Thursday, 14 June 2012

Full Moon. By P.G. Wodehouse

Full Moon

P. G. Wodehouse

Penguin Books. First Published in 1947

The n'th time I'm reading this book. I bought it in 1982 (as a PhD student in IISc, Bangalore, probably at Gangaram's on MG Road - I wonder if that book store is still there), though I'm sure I must have read it before that, and have certainly read it many times since. One of Wodehouse's best, it's a Blandings castle story, featuring such wonderful characters as Veronica Wedge (she 'goes on the air' saying 'EEEEEEEEEE') and Tipton Plimsoll. The climactic sequences, first in the drawing room of Blandings castle, and later in various other spots around the castle, are wonderfully described in some of his best writing over about 50 pages and should rank right up there with Gussie Fink-Nottle's speech in 'Right Ho, Jeeves'. Almost the entire book is quotable, but I'll give just one quote here.

'Freddie said that it began to look to him as though there was no such thing as justice in this world. If ever a fellow had been allowed to walk into a snare through lack of inter-office communication, that fellow was himself. Why had he not been told? Why had he not been put abreast? A simple memo would have done the trick and no memo had been forthcoming.It the verdict of posterity was not that the whole thing was the fault of his uncle and that he himself was blameless and innocent, he would be surprised and astonished - in fact, amazed and stunned.'

Lovely writing. 

Monday, 11 June 2012

Captain Corelli's Mandolin. By Louis de Bernieres

Captain Corelli's Mandolin

Louis de Bernieres

Vintage Classics. First published 1994.

A marvelous book by an author I have never heard of before - apparently it wasn't even shortlisted for the Booker - I wonder why. It's written in English and the author lives in England, though his name suggests French origins. The book has won other prizes, as have his other novels, which I plan to obtain soon. I picked this just by browsing at Odyssey (appropriately enough, since there's a fair bit about Homer's Odyssey in the book!) in Express Avenue, and I am proud of my 'discovery', like I was about 'discovering' Charles Frazier at the Chennai Book fair some years ago. 

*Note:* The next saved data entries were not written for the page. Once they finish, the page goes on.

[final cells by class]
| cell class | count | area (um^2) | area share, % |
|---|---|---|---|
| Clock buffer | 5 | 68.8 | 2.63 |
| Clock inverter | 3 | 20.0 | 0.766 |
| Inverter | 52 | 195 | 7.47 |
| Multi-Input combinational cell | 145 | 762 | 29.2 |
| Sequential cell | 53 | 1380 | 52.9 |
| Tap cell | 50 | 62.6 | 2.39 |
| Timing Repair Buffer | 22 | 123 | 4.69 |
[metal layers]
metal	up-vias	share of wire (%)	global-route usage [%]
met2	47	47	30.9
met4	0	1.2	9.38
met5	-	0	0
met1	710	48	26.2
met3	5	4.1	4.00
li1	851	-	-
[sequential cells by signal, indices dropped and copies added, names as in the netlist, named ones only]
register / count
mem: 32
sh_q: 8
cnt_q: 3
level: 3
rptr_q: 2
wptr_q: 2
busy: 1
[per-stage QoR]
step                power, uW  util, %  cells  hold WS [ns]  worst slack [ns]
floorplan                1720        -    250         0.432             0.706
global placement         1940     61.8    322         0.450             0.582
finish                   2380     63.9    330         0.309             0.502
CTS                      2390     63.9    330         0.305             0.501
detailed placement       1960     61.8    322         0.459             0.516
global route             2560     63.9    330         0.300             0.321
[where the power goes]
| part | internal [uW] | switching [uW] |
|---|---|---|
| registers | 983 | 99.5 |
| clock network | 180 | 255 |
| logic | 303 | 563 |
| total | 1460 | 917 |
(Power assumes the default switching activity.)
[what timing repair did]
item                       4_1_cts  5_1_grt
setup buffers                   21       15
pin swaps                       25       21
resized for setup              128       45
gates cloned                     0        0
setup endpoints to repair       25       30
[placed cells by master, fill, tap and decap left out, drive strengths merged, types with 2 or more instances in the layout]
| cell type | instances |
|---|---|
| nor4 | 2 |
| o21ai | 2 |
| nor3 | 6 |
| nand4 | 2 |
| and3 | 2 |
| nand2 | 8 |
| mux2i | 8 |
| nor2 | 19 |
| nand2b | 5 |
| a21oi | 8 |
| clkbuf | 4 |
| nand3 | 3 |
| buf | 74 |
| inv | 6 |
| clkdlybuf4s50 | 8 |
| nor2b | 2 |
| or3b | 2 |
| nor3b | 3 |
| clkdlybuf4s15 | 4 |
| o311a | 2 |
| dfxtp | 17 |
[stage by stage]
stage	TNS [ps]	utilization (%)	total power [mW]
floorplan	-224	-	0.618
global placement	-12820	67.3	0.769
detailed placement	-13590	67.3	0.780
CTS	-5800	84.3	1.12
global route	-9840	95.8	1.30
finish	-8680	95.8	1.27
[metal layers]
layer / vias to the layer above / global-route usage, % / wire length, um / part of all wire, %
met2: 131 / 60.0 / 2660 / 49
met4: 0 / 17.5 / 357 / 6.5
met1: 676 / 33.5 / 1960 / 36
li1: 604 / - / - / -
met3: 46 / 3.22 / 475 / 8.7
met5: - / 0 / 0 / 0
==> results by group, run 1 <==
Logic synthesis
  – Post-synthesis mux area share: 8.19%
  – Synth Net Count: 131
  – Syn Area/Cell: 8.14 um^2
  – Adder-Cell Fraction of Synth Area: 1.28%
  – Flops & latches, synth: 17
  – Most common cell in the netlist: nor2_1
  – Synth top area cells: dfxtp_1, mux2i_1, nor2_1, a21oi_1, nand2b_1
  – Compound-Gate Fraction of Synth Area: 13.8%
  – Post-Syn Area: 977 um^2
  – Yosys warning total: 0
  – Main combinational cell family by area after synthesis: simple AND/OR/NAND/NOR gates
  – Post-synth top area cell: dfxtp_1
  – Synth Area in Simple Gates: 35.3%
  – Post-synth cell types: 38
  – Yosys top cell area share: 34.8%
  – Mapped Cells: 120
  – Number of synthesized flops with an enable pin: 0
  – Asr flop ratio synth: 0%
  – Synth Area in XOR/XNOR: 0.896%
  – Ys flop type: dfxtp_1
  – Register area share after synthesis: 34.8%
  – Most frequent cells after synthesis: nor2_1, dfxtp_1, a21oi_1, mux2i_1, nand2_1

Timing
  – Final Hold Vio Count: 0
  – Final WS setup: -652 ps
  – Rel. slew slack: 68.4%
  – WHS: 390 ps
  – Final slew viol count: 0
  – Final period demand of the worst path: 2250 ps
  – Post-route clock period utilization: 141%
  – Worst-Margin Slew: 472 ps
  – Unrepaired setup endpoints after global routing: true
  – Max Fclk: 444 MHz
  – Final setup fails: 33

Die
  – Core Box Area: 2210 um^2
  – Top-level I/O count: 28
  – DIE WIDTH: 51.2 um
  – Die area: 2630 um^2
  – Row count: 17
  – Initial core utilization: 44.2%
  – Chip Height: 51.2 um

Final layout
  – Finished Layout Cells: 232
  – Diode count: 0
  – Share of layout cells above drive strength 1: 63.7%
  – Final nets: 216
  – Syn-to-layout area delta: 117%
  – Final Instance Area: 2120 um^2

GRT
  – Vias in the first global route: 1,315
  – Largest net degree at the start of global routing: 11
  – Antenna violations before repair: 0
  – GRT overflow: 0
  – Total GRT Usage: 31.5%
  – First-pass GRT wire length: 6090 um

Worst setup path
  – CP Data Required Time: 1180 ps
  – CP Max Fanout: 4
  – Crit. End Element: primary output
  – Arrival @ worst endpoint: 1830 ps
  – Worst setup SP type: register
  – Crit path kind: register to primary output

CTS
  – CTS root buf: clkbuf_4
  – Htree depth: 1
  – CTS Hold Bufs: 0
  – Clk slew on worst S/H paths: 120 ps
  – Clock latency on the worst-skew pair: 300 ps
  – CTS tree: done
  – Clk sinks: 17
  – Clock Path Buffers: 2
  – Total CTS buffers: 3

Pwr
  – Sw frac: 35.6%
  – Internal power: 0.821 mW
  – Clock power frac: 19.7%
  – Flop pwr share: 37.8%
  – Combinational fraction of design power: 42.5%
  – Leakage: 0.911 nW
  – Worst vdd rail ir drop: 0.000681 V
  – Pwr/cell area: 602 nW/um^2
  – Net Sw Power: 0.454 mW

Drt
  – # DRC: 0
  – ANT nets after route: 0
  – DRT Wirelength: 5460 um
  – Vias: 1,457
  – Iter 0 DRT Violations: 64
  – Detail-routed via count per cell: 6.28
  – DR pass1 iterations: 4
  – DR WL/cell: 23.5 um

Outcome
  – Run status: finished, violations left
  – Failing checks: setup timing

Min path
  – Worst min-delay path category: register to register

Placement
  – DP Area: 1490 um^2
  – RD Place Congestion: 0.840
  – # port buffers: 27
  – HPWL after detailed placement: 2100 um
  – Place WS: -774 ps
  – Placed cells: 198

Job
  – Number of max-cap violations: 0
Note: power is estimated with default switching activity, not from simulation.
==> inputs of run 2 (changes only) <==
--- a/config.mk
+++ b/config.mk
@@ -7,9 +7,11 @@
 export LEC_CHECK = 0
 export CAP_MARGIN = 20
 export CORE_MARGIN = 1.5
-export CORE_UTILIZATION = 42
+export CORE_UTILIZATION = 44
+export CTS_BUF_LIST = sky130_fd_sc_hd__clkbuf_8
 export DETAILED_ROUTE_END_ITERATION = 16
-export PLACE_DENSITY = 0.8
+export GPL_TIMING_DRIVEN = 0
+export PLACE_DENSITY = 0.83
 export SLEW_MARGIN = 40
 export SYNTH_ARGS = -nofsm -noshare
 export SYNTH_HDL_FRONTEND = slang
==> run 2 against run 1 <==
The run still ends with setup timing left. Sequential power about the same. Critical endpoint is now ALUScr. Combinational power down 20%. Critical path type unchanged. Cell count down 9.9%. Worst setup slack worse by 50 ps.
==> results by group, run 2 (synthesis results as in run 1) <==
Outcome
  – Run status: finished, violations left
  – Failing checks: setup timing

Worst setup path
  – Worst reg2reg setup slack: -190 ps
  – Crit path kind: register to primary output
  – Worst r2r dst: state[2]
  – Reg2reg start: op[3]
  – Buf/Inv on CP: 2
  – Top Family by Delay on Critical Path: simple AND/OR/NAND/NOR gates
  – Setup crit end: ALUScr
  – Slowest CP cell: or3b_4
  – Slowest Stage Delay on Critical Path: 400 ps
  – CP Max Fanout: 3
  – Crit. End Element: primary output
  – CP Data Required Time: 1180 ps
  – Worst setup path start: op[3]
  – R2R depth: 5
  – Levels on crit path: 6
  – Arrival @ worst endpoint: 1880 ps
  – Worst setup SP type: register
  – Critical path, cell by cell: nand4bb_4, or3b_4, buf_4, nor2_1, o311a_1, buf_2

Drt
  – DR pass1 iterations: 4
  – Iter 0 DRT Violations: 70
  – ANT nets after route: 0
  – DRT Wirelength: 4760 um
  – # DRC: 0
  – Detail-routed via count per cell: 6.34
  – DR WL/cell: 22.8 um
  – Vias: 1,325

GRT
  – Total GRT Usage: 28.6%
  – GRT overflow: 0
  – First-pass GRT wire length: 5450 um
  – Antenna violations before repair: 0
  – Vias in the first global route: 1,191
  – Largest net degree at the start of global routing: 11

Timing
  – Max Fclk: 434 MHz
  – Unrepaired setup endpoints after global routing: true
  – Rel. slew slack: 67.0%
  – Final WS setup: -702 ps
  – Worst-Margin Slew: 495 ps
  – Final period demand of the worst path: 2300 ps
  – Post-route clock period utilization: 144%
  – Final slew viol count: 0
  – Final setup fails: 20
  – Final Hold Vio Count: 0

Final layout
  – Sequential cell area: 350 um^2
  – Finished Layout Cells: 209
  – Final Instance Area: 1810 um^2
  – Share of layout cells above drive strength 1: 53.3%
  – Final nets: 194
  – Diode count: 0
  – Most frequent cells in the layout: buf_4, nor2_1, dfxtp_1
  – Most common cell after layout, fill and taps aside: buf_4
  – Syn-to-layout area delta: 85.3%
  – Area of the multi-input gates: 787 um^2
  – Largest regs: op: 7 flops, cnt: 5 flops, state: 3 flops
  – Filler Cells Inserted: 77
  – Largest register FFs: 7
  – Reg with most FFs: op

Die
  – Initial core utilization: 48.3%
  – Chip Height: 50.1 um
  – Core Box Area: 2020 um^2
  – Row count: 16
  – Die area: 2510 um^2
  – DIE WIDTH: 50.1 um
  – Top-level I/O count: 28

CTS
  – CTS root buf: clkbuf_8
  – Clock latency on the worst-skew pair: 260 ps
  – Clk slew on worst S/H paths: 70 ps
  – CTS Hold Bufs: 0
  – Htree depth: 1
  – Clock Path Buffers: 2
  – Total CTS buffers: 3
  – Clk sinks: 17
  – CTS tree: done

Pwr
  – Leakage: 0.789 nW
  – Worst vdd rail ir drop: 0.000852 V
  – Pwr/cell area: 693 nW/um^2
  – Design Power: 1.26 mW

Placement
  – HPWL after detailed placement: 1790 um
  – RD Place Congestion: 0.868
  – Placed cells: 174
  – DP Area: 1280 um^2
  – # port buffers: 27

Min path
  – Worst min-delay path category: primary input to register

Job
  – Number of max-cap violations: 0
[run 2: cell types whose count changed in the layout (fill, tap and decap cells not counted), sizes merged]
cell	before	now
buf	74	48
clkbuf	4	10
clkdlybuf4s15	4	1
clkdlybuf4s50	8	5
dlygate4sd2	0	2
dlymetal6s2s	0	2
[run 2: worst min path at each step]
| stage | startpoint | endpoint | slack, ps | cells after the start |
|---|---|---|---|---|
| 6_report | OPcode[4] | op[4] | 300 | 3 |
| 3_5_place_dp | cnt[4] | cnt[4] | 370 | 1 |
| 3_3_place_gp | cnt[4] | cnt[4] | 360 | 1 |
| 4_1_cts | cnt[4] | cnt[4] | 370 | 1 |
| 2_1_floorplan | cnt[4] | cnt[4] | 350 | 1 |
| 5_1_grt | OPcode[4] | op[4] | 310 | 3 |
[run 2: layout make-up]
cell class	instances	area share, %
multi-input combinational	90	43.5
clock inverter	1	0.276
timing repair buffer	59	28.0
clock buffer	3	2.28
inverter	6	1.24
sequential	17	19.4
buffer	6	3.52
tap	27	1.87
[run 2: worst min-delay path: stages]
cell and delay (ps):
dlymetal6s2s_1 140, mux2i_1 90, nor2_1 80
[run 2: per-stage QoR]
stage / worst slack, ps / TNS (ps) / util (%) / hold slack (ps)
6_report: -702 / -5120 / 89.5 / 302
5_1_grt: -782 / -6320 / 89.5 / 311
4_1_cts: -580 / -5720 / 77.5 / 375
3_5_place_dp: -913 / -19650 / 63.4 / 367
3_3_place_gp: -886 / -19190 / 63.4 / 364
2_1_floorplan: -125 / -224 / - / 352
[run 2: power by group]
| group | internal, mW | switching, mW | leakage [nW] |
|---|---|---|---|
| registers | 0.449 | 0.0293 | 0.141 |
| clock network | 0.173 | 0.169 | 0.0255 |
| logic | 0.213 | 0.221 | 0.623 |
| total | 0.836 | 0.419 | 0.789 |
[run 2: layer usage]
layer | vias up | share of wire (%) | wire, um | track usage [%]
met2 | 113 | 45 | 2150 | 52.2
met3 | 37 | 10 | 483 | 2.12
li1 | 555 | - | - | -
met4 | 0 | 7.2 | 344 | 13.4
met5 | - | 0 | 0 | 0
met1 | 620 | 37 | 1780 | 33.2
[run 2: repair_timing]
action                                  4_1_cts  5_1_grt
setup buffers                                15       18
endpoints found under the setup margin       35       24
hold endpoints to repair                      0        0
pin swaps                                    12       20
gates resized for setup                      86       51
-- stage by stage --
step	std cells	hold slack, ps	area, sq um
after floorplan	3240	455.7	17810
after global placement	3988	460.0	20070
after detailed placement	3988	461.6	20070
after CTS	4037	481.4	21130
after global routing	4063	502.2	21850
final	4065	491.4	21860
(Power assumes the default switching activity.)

The story is set on the Greek island of Cephallonia during (and just after) World War II. Italy under Mussolini invades Greece and occupies the island. This episode is presented as a betrayal of the Greeks whose government which was initially friendly with Italy, and supportive of the fascists. A lot of murky politics involving also Britain and Germany and their intrigues is described as finally leading to an occupation disastrous for the ordinary people of Greece. A group of Italian soldiers are sent to Cephallonia as the occupying force and some of them are billeted on the inhabitants of the island. Captain Corelli, a gentle easygoing musician soldier, who does not really consider anybody his enemy, starts to live in the house of Dr. Iannis and his daughter Pelagia. The captain and the girl fall in love, but the fortunes of war does not allow them to consummate their love. When the war is lost by the Axis forces, the Greeks are massacred elsewhere, but on the island, it is the Italians who are killed wholesale by their erstwhile allies the Germans. The captain escapes, presumably to mainland Italy. The British and the Americans have a passive role in the tragedy - the allied forces invade   Europe through Sicily, rather than Greece, and, according to the author, their cold-blooded but strategically understandable neglect seals the doom of the Greek population. After the surrender of first the Italians, and then the Germans on mainland Europe, Greece comes under the rule of the fragmented groups of resistance fighters, some of whom, the communists, are so indoctrinated that they turn out to be as bad as the Germans. A few years of these terrible events, and in 1953 a great earthquake destroys whatever was left on the island. The last portion of the book is about how the Greeks rebuild, and in particular about how Pelagia finds a family and some meaning and happiness in her old age, though she loses her lover, the captain, to the war, her erstwhile fiance, the Greek resistance fighter, to the postwar events, and her beloved father to the earthquake. 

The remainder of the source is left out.